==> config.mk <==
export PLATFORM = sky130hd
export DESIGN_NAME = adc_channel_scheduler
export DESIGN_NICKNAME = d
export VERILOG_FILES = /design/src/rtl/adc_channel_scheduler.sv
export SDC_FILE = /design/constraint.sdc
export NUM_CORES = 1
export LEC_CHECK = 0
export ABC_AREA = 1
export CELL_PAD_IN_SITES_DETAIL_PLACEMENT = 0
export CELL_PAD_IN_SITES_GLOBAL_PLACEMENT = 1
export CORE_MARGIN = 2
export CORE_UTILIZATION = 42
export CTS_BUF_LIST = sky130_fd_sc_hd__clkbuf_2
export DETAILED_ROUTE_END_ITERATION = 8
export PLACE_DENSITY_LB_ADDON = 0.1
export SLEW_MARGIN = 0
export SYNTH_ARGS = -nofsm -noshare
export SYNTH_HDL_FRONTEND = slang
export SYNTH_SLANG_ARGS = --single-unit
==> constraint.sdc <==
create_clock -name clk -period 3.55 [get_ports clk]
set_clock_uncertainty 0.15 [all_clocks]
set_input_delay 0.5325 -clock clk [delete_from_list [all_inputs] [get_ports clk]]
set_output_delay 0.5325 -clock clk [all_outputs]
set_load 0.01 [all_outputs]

○ ○ ○ ○ ○ ○ ○

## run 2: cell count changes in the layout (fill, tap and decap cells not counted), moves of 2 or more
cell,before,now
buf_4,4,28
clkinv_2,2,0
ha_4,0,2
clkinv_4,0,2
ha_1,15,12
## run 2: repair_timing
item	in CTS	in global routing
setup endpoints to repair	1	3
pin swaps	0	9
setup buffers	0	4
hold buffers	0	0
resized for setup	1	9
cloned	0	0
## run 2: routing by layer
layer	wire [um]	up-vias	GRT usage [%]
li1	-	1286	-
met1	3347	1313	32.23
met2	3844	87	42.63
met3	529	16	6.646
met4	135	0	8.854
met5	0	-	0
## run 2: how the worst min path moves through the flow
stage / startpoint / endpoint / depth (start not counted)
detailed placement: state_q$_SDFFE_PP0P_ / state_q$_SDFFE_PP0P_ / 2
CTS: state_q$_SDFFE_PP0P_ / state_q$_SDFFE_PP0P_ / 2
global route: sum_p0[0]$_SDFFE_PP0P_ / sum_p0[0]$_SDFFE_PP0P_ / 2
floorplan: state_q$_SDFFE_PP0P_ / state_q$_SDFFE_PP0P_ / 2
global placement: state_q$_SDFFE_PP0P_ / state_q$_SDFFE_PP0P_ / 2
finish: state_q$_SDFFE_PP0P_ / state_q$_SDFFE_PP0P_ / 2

○ ○ ○ ○ ○ ○ ○

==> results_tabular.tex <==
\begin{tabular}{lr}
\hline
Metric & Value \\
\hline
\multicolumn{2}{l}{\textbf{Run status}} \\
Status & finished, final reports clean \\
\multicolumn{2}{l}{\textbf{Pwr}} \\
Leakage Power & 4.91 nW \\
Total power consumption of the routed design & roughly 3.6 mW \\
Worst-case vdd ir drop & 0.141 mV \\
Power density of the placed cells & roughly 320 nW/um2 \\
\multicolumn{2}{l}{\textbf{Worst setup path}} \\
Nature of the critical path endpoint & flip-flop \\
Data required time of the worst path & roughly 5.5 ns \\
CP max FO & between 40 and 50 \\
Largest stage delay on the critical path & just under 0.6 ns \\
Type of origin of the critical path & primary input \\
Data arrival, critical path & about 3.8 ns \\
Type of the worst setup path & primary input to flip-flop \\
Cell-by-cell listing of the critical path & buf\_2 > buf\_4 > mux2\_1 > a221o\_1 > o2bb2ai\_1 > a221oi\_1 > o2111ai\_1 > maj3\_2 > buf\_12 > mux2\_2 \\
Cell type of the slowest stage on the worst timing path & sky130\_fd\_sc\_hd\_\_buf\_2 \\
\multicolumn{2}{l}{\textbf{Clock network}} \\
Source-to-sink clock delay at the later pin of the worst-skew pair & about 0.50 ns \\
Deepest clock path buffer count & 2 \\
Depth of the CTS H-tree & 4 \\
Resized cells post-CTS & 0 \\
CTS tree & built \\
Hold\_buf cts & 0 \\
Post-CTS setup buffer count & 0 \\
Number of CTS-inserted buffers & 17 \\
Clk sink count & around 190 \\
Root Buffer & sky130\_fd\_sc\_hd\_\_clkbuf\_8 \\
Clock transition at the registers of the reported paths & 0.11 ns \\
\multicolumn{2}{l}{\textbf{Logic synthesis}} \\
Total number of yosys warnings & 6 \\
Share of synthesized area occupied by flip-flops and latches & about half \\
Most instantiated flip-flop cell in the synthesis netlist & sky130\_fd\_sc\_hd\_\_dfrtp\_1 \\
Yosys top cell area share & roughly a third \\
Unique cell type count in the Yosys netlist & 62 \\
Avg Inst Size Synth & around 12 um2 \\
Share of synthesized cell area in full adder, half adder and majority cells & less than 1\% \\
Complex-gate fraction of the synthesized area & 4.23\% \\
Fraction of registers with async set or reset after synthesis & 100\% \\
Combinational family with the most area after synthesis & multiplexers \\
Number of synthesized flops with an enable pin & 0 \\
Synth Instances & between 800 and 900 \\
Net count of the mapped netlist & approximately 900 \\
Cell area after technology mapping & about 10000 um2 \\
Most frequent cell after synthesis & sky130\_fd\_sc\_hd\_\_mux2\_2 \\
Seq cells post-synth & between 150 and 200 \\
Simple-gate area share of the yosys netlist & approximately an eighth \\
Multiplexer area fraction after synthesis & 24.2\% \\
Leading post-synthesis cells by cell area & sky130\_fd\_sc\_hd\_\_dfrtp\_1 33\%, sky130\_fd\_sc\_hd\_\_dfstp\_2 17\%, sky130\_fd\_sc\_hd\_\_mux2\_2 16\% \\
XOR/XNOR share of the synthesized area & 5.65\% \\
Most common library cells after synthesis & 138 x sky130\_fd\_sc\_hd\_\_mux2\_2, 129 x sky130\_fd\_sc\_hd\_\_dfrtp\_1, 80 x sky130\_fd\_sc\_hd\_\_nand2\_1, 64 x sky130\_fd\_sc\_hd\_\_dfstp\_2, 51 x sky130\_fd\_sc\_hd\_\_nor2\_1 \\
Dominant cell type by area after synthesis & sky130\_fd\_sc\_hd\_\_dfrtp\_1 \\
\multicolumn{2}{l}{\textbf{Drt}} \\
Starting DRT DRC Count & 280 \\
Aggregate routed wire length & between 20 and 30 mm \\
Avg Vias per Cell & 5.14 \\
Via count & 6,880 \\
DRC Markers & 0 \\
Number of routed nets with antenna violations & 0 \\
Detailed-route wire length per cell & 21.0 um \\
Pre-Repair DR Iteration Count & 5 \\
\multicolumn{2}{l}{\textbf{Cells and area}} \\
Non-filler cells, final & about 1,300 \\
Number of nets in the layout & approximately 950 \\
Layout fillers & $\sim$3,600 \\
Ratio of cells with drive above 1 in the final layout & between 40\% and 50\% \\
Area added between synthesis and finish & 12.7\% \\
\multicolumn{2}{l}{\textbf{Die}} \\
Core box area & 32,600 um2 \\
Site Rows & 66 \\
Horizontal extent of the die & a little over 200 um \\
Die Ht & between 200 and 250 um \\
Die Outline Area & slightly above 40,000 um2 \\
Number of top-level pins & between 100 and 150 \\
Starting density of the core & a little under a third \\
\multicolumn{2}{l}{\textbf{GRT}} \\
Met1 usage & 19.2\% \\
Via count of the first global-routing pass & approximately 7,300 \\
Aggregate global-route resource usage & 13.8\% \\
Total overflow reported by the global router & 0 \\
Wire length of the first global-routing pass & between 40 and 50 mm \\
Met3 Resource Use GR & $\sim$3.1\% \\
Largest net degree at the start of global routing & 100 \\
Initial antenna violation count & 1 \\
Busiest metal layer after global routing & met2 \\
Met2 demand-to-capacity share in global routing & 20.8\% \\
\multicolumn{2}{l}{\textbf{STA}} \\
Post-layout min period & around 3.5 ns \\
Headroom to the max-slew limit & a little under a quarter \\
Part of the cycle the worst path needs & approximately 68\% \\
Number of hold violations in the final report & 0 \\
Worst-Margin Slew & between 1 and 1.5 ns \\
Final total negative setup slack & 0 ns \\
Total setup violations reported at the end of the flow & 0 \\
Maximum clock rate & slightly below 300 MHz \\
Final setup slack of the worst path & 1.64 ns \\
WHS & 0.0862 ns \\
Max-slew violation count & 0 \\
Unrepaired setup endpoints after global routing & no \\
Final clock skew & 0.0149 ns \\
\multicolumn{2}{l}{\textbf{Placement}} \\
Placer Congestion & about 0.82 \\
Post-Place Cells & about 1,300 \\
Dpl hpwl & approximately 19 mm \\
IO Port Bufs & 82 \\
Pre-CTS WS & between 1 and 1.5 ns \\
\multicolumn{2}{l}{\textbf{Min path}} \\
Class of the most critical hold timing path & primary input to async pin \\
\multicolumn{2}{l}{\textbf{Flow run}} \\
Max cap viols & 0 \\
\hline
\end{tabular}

○ ○ ○ ○ ○ ○ ○

Only the lines above starting at the one containing "Share of synthesized cell" and ending at the one containing "Most common library", both included, are to be returned, exactly as they read.

_Exercise response_.
Share of synthesized cell area in full adder, half adder and majority cells & less than 1\% \\
Complex-gate fraction of the synthesized area & 4.23\% \\
Fraction of registers with async set or reset after synthesis & 100\% \\
Combinational family with the most area after synthesis & multiplexers \\
Number of synthesized flops with an enable pin & 0 \\
Synth Instances & between 800 and 900 \\
Net count of the mapped netlist & approximately 900 \\
Cell area after technology mapping & about 10000 um2 \\
Most frequent cell after synthesis & sky130\_fd\_sc\_hd\_\_mux2\_2 \\
Seq cells post-synth & between 150 and 200 \\
Simple-gate area share of the yosys netlist & approximately an eighth \\
Multiplexer area fraction after synthesis & 24.2\% \\
Leading post-synthesis cells by cell area & sky130\_fd\_sc\_hd\_\_dfrtp\_1 33\%, sky130\_fd\_sc\_hd\_\_dfstp\_2 17\%, sky130\_fd\_sc\_hd\_\_mux2\_2 16\% \\
XOR/XNOR share of the synthesized area & 5.65\% \\
Most common library cells after synthesis & 138 x sky130\_fd\_sc\_hd\_\_mux2\_2, 129 x sky130\_fd\_sc\_hd\_\_dfrtp\_1, 80 x sky130\_fd\_sc\_hd\_\_nand2\_1, 64 x sky130\_fd\_sc\_hd\_\_dfstp\_2, 51 x sky130\_fd\_sc\_hd\_\_nor2\_1 \\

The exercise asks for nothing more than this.